**RECORDED DATA**
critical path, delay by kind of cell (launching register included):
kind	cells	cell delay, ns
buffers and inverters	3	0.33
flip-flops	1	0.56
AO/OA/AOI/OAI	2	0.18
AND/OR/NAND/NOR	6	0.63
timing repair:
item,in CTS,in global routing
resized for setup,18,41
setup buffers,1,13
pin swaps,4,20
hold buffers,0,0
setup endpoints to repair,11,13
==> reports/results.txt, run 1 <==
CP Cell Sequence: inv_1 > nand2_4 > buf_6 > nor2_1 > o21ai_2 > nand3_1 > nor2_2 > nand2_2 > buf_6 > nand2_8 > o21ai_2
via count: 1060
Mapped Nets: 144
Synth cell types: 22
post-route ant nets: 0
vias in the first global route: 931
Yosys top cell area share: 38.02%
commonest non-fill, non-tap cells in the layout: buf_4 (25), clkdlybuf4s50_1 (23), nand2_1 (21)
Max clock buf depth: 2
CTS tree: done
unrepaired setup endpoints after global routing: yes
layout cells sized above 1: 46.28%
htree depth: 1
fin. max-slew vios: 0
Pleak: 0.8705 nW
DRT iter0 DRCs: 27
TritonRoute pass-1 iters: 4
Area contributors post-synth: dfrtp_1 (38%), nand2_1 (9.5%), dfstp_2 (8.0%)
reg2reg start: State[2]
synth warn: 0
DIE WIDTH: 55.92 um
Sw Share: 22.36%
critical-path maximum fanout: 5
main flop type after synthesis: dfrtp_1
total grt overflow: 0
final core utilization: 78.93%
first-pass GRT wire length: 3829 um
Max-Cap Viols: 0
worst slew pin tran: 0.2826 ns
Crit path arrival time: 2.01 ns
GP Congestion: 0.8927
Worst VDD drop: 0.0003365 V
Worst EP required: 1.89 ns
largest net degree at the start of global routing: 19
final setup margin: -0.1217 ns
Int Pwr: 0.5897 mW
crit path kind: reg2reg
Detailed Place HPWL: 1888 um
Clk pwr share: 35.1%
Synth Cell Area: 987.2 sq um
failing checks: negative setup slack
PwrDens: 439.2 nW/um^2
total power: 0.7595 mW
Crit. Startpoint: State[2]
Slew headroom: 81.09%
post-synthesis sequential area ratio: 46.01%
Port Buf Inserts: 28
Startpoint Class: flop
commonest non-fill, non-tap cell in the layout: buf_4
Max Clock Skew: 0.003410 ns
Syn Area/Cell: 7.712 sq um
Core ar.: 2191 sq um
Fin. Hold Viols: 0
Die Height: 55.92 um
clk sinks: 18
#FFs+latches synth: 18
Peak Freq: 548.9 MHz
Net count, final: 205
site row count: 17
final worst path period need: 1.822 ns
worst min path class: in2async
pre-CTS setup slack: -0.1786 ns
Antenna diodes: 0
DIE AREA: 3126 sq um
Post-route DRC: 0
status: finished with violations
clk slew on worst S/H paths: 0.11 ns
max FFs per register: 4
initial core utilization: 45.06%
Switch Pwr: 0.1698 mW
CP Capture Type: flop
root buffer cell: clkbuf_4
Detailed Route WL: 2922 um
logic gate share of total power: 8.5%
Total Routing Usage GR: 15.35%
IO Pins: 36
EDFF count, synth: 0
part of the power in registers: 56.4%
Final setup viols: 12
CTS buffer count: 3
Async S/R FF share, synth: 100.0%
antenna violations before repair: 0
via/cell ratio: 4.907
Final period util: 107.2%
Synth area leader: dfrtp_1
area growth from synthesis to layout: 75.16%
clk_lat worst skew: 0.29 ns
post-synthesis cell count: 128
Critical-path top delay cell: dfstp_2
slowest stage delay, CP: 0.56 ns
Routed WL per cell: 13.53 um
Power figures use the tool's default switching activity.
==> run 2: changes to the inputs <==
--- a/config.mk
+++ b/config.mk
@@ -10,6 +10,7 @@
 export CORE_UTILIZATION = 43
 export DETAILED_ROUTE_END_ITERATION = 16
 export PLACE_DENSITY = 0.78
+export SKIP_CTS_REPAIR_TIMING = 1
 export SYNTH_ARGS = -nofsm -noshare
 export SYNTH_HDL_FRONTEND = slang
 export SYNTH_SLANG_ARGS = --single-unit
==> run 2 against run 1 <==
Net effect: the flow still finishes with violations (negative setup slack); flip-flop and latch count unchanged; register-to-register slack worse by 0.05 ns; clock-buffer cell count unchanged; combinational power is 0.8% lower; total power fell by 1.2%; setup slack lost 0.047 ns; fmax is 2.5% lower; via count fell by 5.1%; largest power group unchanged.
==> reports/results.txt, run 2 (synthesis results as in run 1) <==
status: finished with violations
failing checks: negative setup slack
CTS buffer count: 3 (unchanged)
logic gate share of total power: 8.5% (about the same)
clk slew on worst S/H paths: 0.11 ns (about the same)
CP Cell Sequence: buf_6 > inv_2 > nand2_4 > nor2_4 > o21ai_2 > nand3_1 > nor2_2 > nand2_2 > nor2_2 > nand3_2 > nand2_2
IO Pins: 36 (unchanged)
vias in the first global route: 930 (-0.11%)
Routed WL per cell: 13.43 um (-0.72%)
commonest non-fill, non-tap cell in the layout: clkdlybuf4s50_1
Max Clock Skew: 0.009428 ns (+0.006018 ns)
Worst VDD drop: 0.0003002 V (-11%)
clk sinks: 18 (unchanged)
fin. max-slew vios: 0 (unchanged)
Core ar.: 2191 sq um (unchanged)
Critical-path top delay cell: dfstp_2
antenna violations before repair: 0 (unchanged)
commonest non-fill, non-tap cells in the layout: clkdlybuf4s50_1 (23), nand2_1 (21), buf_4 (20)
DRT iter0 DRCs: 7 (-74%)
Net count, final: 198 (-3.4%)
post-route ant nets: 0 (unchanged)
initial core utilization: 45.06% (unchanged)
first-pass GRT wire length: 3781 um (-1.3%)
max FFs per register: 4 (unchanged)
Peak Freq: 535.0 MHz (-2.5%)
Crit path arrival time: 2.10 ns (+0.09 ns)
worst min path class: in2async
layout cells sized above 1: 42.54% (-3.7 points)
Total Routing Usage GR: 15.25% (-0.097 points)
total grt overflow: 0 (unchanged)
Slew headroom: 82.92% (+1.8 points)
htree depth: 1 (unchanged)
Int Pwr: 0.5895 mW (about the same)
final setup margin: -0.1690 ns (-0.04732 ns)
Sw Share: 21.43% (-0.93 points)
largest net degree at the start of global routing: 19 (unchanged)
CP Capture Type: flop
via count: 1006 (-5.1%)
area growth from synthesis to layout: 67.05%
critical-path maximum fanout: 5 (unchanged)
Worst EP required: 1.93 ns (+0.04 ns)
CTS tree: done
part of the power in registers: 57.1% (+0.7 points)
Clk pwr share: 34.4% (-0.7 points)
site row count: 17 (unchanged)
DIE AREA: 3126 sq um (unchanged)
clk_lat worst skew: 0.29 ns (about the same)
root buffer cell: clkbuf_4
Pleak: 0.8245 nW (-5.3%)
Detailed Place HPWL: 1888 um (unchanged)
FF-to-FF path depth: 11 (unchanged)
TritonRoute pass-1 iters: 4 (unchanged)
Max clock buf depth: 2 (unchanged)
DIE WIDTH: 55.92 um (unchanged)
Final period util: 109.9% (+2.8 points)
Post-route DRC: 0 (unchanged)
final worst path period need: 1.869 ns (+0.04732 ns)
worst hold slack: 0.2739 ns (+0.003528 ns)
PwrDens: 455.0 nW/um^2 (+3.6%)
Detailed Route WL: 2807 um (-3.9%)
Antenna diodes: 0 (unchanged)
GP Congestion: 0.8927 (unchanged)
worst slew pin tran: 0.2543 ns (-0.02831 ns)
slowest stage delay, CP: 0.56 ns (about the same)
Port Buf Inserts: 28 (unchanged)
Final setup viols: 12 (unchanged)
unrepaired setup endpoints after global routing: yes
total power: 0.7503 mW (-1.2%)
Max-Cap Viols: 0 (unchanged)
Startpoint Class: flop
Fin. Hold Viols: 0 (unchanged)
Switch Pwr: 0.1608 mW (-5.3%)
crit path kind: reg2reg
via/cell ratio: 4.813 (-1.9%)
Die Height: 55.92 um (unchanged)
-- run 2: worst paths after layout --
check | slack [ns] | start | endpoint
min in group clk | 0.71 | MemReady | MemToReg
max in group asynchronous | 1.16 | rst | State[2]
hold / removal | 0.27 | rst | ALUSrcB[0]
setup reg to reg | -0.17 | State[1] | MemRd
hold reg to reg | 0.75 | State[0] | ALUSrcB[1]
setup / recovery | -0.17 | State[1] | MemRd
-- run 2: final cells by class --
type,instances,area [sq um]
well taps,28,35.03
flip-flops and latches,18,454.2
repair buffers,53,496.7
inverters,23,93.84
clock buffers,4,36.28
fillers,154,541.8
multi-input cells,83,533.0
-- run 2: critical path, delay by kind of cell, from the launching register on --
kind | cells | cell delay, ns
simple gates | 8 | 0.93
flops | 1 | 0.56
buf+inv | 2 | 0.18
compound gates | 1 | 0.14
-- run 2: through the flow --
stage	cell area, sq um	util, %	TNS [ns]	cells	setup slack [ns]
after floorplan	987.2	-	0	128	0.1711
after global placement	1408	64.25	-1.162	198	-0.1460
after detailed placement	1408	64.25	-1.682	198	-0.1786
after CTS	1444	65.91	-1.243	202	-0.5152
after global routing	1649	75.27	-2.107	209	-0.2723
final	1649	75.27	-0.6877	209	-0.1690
==> config.mk <==
export PLATFORM = sky130hd
export DESIGN_NAME = regfile_scheduler
export DESIGN_NICKNAME = d
export VERILOG_FILES = /design/src/rtl/regfile_scheduler.sv
export SDC_FILE = /design/constraint.sdc
export NUM_CORES = 1
export LEC_CHECK = 0
export ABC_AREA = 1
export BUFFER_PORTS_ARGS = -buffer_cell sky130_fd_sc_hd__buf_4
export CORE_MARGIN = 2
export CORE_UTILIZATION = 45
export DETAILED_ROUTE_END_ITERATION = 8
export GPL_TIMING_DRIVEN = 0
export PLACE_DENSITY = 0.82
export REMOVE_ABC_BUFFERS = 1
export SETUP_SLACK_MARGIN = 0.5
export SKIP_LAST_GASP = 1
export SLEW_MARGIN = 30
export SYNTH_ARGS = -nofsm -noshare
export SYNTH_HDL_FRONTEND = slang
export SYNTH_SLANG_ARGS = --single-unit
==> constraint.sdc <==
create_clock -name clk -period 1.66 [get_ports clk]
set_input_delay 0 -clock clk [delete_from_list [all_inputs] [get_ports clk]]
set_output_delay 0 -clock clk [all_outputs]
set_load 0.01 [all_outputs]
==> src/rtl/regfile_scheduler.sv <==
// Write-port arbiter and snapshot sweeper for the 16-entry card regfile.
// Round-robin grants between two requesters; writes are frozen while a sweep streams.
module regfile_scheduler #(
    parameter int DATA_WIDTH  = 14,
    parameter int ADDR_WIDTH  = 4,
    parameter int NUM_ENTRIES = 16
) (
    input  logic                  clk,
    input  logic                  rst,
    input  logic                  req_a,
    input  logic [ADDR_WIDTH-1:0] a_addr,
    input  logic [DATA_WIDTH-1:0] a_data,
    output logic                  gnt_a,
    input  logic                  req_b,
    input  logic [ADDR_WIDTH-1:0] b_addr,
    input  logic [DATA_WIDTH-1:0] b_data,
    output logic                  gnt_b,
    input  logic                  sweep_start,
    output logic                  regfile_w_enable,
    output logic [ADDR_WIDTH-1:0] regfile_w_address,
    output logic [DATA_WIDTH-1:0] regfile_w_data,
    output logic [ADDR_WIDTH-1:0] regfile_r_address,
    input  logic [DATA_WIDTH-1:0] regfile_r_data,
    output logic                  sweep_valid,
    output logic [ADDR_WIDTH-1:0] sweep_index,
    output logic [DATA_WIDTH-1:0] sweep_data,
    output logic                  sweep_done,
    output logic                  busy
);
    localparam logic [ADDR_WIDTH-1:0] LAST = ADDR_WIDTH'(NUM_ENTRIES - 1);

    typedef enum logic [1:0] {IDLE, READ, DRAIN} state_t;

    state_t                  r_state, w_state_nxt;
    logic [ADDR_WIDTH-1:0]   r_raddr;
    logic                    r_rd_vld;
    logic [ADDR_WIDTH-1:0]   r_rd_idx;
    logic                    r_last_b;
    logic                    r_gnt_a, r_gnt_b, r_wen;
    logic [ADDR_WIDTH-1:0]   r_waddr;
    logic [DATA_WIDTH-1:0]   r_wdata;
    logic                    r_sv, r_sdone;
    logic [ADDR_WIDTH-1:0]   r_sidx;
    logic [DATA_WIDTH-1:0]   r_sdata;

    logic w_arb_ok, w_elig_a, w_elig_b, w_pick_a, w_pick_b;

    // A side granted last edge sits out one arbitration so the other side gets a turn.
    assign w_arb_ok = (r_state == IDLE) && !sweep_start;
    assign w_elig_a = req_a && !r_gnt_a;
    assign w_elig_b = req_b && !r_gnt_b;
    assign w_pick_a = w_arb_ok && w_elig_a && (!w_elig_b || r_last_b);
    assign w_pick_b = w_arb_ok && w_elig_b && (!w_elig_a || !r_last_b);

    always_ff @(posedge clk) begin
        if (rst) r_state <= IDLE;
        else     r_state <= w_state_nxt;
    end

    always_comb begin
        w_state_nxt = r_state;
        case (r_state)
            IDLE:    if (sweep_start) w_state_nxt = READ;
            READ:    if (r_raddr == LAST) w_state_nxt = DRAIN;
            DRAIN:   w_state_nxt = IDLE;
            default: w_state_nxt = IDLE;
        endcase
    end

    always_ff @(posedge clk) begin
        if (rst) begin
            r_raddr  <= '0;
            r_rd_vld <= 1'b0;
            r_rd_idx <= '0;
            r_last_b <= 1'b1;
            r_gnt_a  <= 1'b0;
            r_gnt_b  <= 1'b0;
            r_wen    <= 1'b0;
            r_waddr  <= '0;
            r_wdata  <= '0;
            r_sv     <= 1'b0;
            r_sdone  <= 1'b0;
            r_sidx   <= '0;
            r_sdata  <= '0;
        end else begin
            if (r_state == IDLE && sweep_start)          r_raddr <= '0;
            else if (r_state == READ && r_raddr != LAST) r_raddr <= r_raddr + 1'b1;

            // Address issued last cycle -> regfile data valid now -> registered beat next edge.
            r_rd_vld <= (r_state == READ);
            r_rd_idx <= r_raddr;
            r_sv     <= r_rd_vld;
            r_sidx   <= r_rd_idx;
            r_sdone  <= r_rd_vld && (r_rd_idx == LAST);
            if (r_rd_vld) r_sdata <= regfile_r_data;

            r_gnt_a <= w_pick_a;
            r_gnt_b <= w_pick_b;
            r_wen   <= w_pick_a || w_pick_b;
            if (w_pick_a) begin
                r_waddr  <= a_addr;
                r_wdata  <= a_data;
                r_last_b <= 1'b0;
            end else if (w_pick_b) begin
                r_waddr  <= b_addr;
                r_wdata  <= b_data;
                r_last_b <= 1'b1;
            end
        end
    end

    assign gnt_a             = r_gnt_a;
    assign gnt_b             = r_gnt_b;
    assign regfile_w_enable  = r_wen;
    assign regfile_w_address = r_waddr;
    assign regfile_w_data    = r_wdata;
    assign regfile_r_address = r_raddr;
    assign sweep_valid       = r_sv;
    assign sweep_index       = r_sidx;
    assign sweep_data        = r_sdata;
    assign sweep_done        = r_sdone;
    assign busy              = (r_state != IDLE);
endmodule

=== Yosys cells after proc, flatten, opt, wreduce, memory -nomap -nowiden ===
Index checks and enable logic that the tools add are counted.

* Register bits after elaboration: 53
* Output and inout port bits: 46
* Logic and storage cells: 54

* Add/subtract/negate cells: 1
* Equal/unequal tests: 6
* Mux-type cells: 9
* Reduce and logical (&&, ||, !) cells: 24

{| class="wikitable"
|+ Operators with widths
! cell !! count
|-
| two-way mux 14 bit || 2
|-
| logical AND 1 bit || 10
|-
| == test 4 bit (second input constant) || 2
|-
| two-way mux 4 bit || 2
|-
| zero test 1 bit || 6
|-
| adder 4 x 1 -> 4 bit (second input constant) || 1
|-
| two-way mux 2 bit || 2
|-
| != test 2 bit (second input constant) || 2
|-
| != test 4 bit (second input constant) || 1
|-
| case mux 2 bit (2 select lines) || 1
|-
| nonzero test 2 bit || 2
|-
| logical OR 1 bit || 3
|-
| == test 2 x 1 -> 1 bit (second input constant) || 1
|-
| zero test 2 bit || 1
|-
| two-way mux 1 bit || 2
|-
| AND reduction 2 bit || 1
|-
| OR reduction 2 bit || 1
|}

=== Depth between registers and ports, before layout ===
* Word-level depth: 7
* Gate-level depth with buffers: 9
* Depth with buffers taken out: 8

=== Worst setup path before layout ===
No wires, ideal clock.

* Path type: reg-to-reg
* Start: reg r_raddr[0] (netlist: regfile_r_address[0])
* End: reg r_raddr[3] (netlist: regfile_r_address[3])
* Arrival: 1.130 ns
* Required time: 1.545 ns
* Setup slack: 0.415 ns
* Stages on the path, launching flop included: 7
* Period minus slack after synthesis: 1.245 ns
* Path through: dfxtp_1 -> ha_1 -> nand3_1 -> nand2_1 -> nor2_1 -> xor2_1 -> nor2_1

* Longest elaborated chain between the ends: 2

{| class="wikitable"
|+ RTL lines
! element !! RTL line !! source
|-
| start: declaration || 35 || <nowiki>logic [ADDR_WIDTH-1:0] r_raddr;</nowiki>
|-
| start signal: assignment || 87 || <nowiki>else if (r_state == READ && r_raddr != LAST) r_raddr <= r_raddr + 1'b1;</nowiki>
|-
| branches (longest 2 deep; another with adder 4 x 1 -> 4 bit) || - ||
|}

Parallel ways; which one is timed is not known.
A chain may end at the register's enable or synchronous reset.

=== Final worst setup path ===
* Start: reg r_last_b
* End: reg r_wdata[6] (netlist: regfile_w_data[6])

* Longest elaborated chain between the ends: 4

{| class="wikitable"
|+ RTL lines
! element !! RTL line !! source
|-
| start: declaration || 38 || <nowiki>logic r_last_b;</nowiki>
|-
| start signal: assignment || 75 || <nowiki>r_last_b <= 1'b1;</nowiki>
|-
| start signal: assignment || 103 || <nowiki>r_last_b <= 1'b0;</nowiki>
|-
| start signal: assignment || 107 || <nowiki>r_last_b <= 1'b1;</nowiki>
|-
| zero test 1 bit || 53 || <nowiki>assign w_pick_b = w_arb_ok && w_elig_b && (!w_elig_a || !r_last_b);</nowiki>
|-
| logical OR 1 bit || 53 ||
|-
| logical AND 1 bit || 53 ||
|-
| nonzero test 2 bit (no line) || - ||
|-
| end signal: assignment || 102 || <nowiki>r_wdata <= a_data;</nowiki>
|-
| end signal: assignment || 106 || <nowiki>r_wdata <= b_data;</nowiki>
|-
| end: declaration || 41 || <nowiki>logic [DATA_WIDTH-1:0] r_wdata;</nowiki>
|}

Several ways; a longest one is shown, not always the timed one.

==> insert_results.sql <==
INSERT INTO impl_metrics (metric_group, metric, value, unit) VALUES
('run_status', 'outcome', 'completed', ''),
('synth', 'post_synth_inst_count', '302', ''),
('worst_setup_path', 'critPathLaunchType', 'flop', ''),
('timing', 'finalCriticalPeriod', '1.27', 'ns'),
('timing', 'timing.final.setup_violations', '0', ''),
('clocking', 'tritoncts', 'done', ''),
('synth', 'synth_top_family_by_area', 'simple AND/OR/NAND/NOR gates', ''),
('floorplan', 'dieHeight', '75.3', 'um'),
('cells_and_area', 'final_nets', '497', ''),
('grt', 'vias_in_the_first_global_route', '2319', ''),
('synth', 'netlist-cell-type-count', '30', ''),
('placement', 'routabilityCongestion', '0.784', ''),
('worst_setup_path', 'endpoint_kind', 'flop', ''),
('worst_setup_path', 'cp_slowest_cell', 'sky130_fd_sc_hd__dfxtp_1', ''),
('cells_and_area', 'finalNonFillerCells', '509', ''),
('pwr', 'vdd.ir_drop.worst', '633', 'uV'),
('cells_and_area', 'antenna_cells', '0', ''),
('timing', 'setup_repair_after_global_routing_missed_its_margin', 'true', ''),
('synth', 'synth-edff-count', '0', ''),
('grt', 'antenna_found_initial', '0', ''),
('cells_and_area', 'syn2layout_area_growth', '63.4', '%'),
('pwr', 'swShare', '29.3', '%'),
('synth', 'dominantRegCellSynth', 'sky130_fd_sc_hd__dfxtp_1', ''),
('synth', 'muxShareOfSynthArea', '0', '%'),
('synth', 'async_reset_ff_share', '0', '%'),
('synth', 'synth_area', '2290', 'um^2'),
('route', 'avgRoutedWirePerCell', '15.1', 'um'),
('pwr', 'leakage', '1.89', 'nW'),
('synth', 'synth-compound-area-share', '5.47', '%'),
('grt', 'global_route_wire_length_before_repair', '10600', 'um'),
('timing', 'worst_slew_margin_rel', '55.0', '%'),
('timing', 'hold-worst-slack', '0.000699', 'ns'),
('clocking', 'clock_tree_root', 'sky130_fd_sc_hd__clkbuf_8', ''),
('pwr', 'internal', '1.97', 'mW'),
('cells_and_area', 'nFillCells', '337', ''),
('worst_setup_path', 'slowest_delay', '0.34', 'ns'),
('synth', 'yosys.area.top_type_share', '46.4', '%'),
('synth', 'synth_top_cells_by_area', 'sky130_fd_sc_hd__dfxtp_1, sky130_fd_sc_hd__nand3_1, sky130_fd_sc_hd__inv_1', ''),
('synth', 'yosysSeqAreaShare', '46.4', '%'),
('synth', 'synth_adder_area_share', '0.547', '%'),
('route', 'route.antenna.remaining_nets', '0', ''),
('synth', 'ys_top_cells_by_count', 'sky130_fd_sc_hd__nand3_1, sky130_fd_sc_hd__dfxtp_1, sky130_fd_sc_hd__inv_1', ''),
('route', 'dr.first_iter.drc_count', '205', ''),
('worst_setup_path', 'timing.critical_path.mode_cell', 'sky130_fd_sc_hd__nand2_1', ''),
('worst_setup_path', 'arrival', '1.47', 'ns'),
('clocking', 'cts.clk_slew.worst_paths', '0.10', 'ns'),
('cells_and_area', 'final_layout_size_suffix_gt1_share', '39.1', '%'),
('clocking', 'numCtsBuffers', '5', ''),
('pwr', 'pwr-share-comb', '23.3', '%'),
('worst_hold_path', 'class_of_the_worst_hold_path', 'in2reg', ''),
('cells_and_area', 'final_core_utilization', '77.6', '%'),
('pwr', 'power_density', '746', 'nW/um^2'),
('timing', 'totalNegativeSetupSlack', '0', 'ns'),
('floorplan', 'fp.coreArea', '4820', 'um^2'),
('clocking', 'clock_sinks', '53', ''),
('synth', 'yosys_register_bits', '53', ''),
('synth', 'yosys.area_share.simple', '33.6', '%'),
('clocking', 'clock_tree.htree_level_count', '2', ''),
('pwr', 'total_power', '2.79', 'mW'),
('timing', 'timing.clock.skew', '0.00688', 'ns'),
('pwr', 'p_seq_share', '49.7', '%'),
('route', 'totalWireLength', '7680', 'um'),
('placement', 'hpwlAfterDp', '3860', 'um'),
('timing', 'slew_violations', '0', ''),
('synth', 'synthXorXnorAreaFrac', '0.383', '%'),
('floorplan', 'floorplan.die_area', '5670', 'um^2'),
('grt', 'grt_overflow_total', '0', ''),
('worst_setup_path', 'timing.critical_path.buf_inv', '1', ''),
('pwr', 'total_switching_power', '0.818', 'mW'),
('floorplan', 'starting_density_of_the_core', '47.5', '%'),
('timing', 'achievable-frequency', '0.790', 'GHz');
## metrics by stage
step	setup slack [ns]	area [um^2]
after CTS	0.414	3550
after floorplan	0.412	2180
after global routing	0.327	3740
final	0.395	3740
after detailed placement	0.0464	3010
after global placement	0.0326	3010
## final timing paths
| kind | slack, ns | cells past startpoint | start | end |
|---|---|---|---|---|
| worst max register to register | 0.39 | 6 | r_last_b$_SDFFE_PP1P_ | regfile_w_data[6]$_SDFFE_PP0P_ |
| worst min-delay path | 0.0007 | 5 | b_data[9] | regfile_w_data[9]$_SDFFE_PP0P_ |
| worst max-delay path | 0.39 | 6 | r_last_b$_SDFFE_PP1P_ | regfile_w_data[6]$_SDFFE_PP0P_ |
| worst min register to register | 0.43 | 2 | r_rd_idx[2]$_SDFF_PP0_ | sweep_index[2]$_SDFF_PP0_ |
## what timing repair did
action,in CTS,in global routing
endpoints found under the setup margin,41,27
cloned,4,4
pin swaps,6,5
setup buffers,10,7
hold buffers,20,0
endpoints found under the hold margin,20,0
resized for setup,22,19
## per-layer routing
metal | vias to the layer above | global-route usage, % | routed length [um]
met5 | - | 0 | 0
met4 | 0 | 10.1 | 233
met2 | 143 | 42.3 | 3890
met1 | 1164 | 29.5 | 2950
met3 | 25 | 4.37 | 592
li1 | 1234 | - | -
## cell type report
| type | count | area, um^2 | area share (%) |
|---|---|---|---|
| Sequential cell | 53 | 1080 | 28.9 |
| Inverter | 54 | 215 | 5.76 |
| Clock buffer | 5 | 68.8 | 1.84 |
| Clock inverter | 3 | 25.0 | 0.670 |
| Timing Repair Buffer | 138 | 1150 | 30.9 |
| Tap cell | 67 | 83.8 | 2.24 |
| Timing Repair inverter | 2 | 10.0 | 0.268 |
| Multi-Input combinational cell | 187 | 1100 | 29.5 |
## worst min-delay path: stages
cell and delay (ns):
sky130_fd_sc_hd__buf_4 0.08, sky130_fd_sc_hd__inv_1 0.03, sky130_fd_sc_hd__nand2_1 0.05, sky130_fd_sc_hd__nand3_1 0.07
sky130_fd_sc_hd__nand2_1 0.06
## cells in the final DEF (no fill, tap or decap), types with 2 or more instances in the layout
master	netlist	final
sky130_fd_sc_hd__clkbuf_8	1	5
sky130_fd_sc_hd__nand3_2	2	16
sky130_fd_sc_hd__nor2_1	46	44
sky130_fd_sc_hd__nand3_1	56	42
sky130_fd_sc_hd__buf_12	1	4
sky130_fd_sc_hd__inv_4	0	2
sky130_fd_sc_hd__dfxtp_2	0	2
sky130_fd_sc_hd__dfxtp_4	0	4
sky130_fd_sc_hd__nor3_1	3	3
sky130_fd_sc_hd__nor2_4	1	3
sky130_fd_sc_hd__nand2_1	43	41
sky130_fd_sc_hd__clkinvlp_4	0	3
sky130_fd_sc_hd__dfxtp_1	53	47
sky130_fd_sc_hd__buf_4	0	113
sky130_fd_sc_hd__inv_1	52	50
sky130_fd_sc_hd__o21ai_4	1	2
sky130_fd_sc_hd__nand3_4	1	4
sky130_fd_sc_hd__a21oi_1	2	2
sky130_fd_sc_hd__clkinvlp_2	0	2
sky130_fd_sc_hd__o21ai_0	14	14
sky130_fd_sc_hd__nor2_2	2	2
sky130_fd_sc_hd__nand2_4	1	2
sky130_fd_sc_hd__dlygate4sd3_1	0	20
sky130_fd_sc_hd__nor2_8	2	2
## power groups by stage
stage | Sequential (mW) | Combinational [mW] | Clock, mW
after detailed placement | 1.41 | 0.465 | 0
after floorplan | 1.44 | 0.186 | 0
after global routing | 1.39 | 0.696 | 0.821
final | 1.39 | 0.649 | 0.752
after global placement | 1.41 | 0.456 | 0
after CTS | 1.38 | 0.583 | 0.756
## registers in the layout (all words and copies together), names as in the netlist, 2 cells and up
signal and flops:
r_rd_idx 4, r_state 2, regfile_r_address 4, regfile_w_address 4, regfile_w_data 14, sweep_data 14, sweep_index 4
## cells by family after synthesis
family | after synthesis
xor gates and xnor gates | 1
DFF | 53
buffers and inverters | 67
AOI/OAI and AO/OA | 21
adders and majority gates | 1
and+or+nand+nor | 159
Note: power is estimated with default switching activity, not from simulation.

**YOUR TASK**
Repeat each line of the data above, exactly as it appears, from the first through the line that contains "#FFs+latches synth: 18".

**REPLY TO THE EXERCISE**
critical path, delay by kind of cell (launching register included):
kind	cells	cell delay, ns
buffers and inverters	3	0.33
flip-flops	1	0.56
AO/OA/AOI/OAI	2	0.18
AND/OR/NAND/NOR	6	0.63
timing repair:
item,in CTS,in global routing
resized for setup,18,41
setup buffers,1,13
pin swaps,4,20
hold buffers,0,0
setup endpoints to repair,11,13
==> reports/results.txt, run 1 <==
CP Cell Sequence: inv_1 > nand2_4 > buf_6 > nor2_1 > o21ai_2 > nand3_1 > nor2_2 > nand2_2 > buf_6 > nand2_8 > o21ai_2
via count: 1060
Mapped Nets: 144
Synth cell types: 22
post-route ant nets: 0
vias in the first global route: 931
Yosys top cell area share: 38.02%
commonest non-fill, non-tap cells in the layout: buf_4 (25), clkdlybuf4s50_1 (23), nand2_1 (21)
Max clock buf depth: 2
CTS tree: done
unrepaired setup endpoints after global routing: yes
layout cells sized above 1: 46.28%
htree depth: 1
fin. max-slew vios: 0
Pleak: 0.8705 nW
DRT iter0 DRCs: 27
TritonRoute pass-1 iters: 4
Area contributors post-synth: dfrtp_1 (38%), nand2_1 (9.5%), dfstp_2 (8.0%)
reg2reg start: State[2]
synth warn: 0
DIE WIDTH: 55.92 um
Sw Share: 22.36%
critical-path maximum fanout: 5
main flop type after synthesis: dfrtp_1
total grt overflow: 0
final core utilization: 78.93%
first-pass GRT wire length: 3829 um
Max-Cap Viols: 0
worst slew pin tran: 0.2826 ns
Crit path arrival time: 2.01 ns
GP Congestion: 0.8927
Worst VDD drop: 0.0003365 V
Worst EP required: 1.89 ns
largest net degree at the start of global routing: 19
final setup margin: -0.1217 ns
Int Pwr: 0.5897 mW
crit path kind: reg2reg
Detailed Place HPWL: 1888 um
Clk pwr share: 35.1%
Synth Cell Area: 987.2 sq um
failing checks: negative setup slack
PwrDens: 439.2 nW/um^2
total power: 0.7595 mW
Crit. Startpoint: State[2]
Slew headroom: 81.09%
post-synthesis sequential area ratio: 46.01%
Port Buf Inserts: 28
Startpoint Class: flop
commonest non-fill, non-tap cell in the layout: buf_4
Max Clock Skew: 0.003410 ns
Syn Area/Cell: 7.712 sq um
Core ar.: 2191 sq um
Fin. Hold Viols: 0
Die Height: 55.92 um
clk sinks: 18
#FFs+latches synth: 18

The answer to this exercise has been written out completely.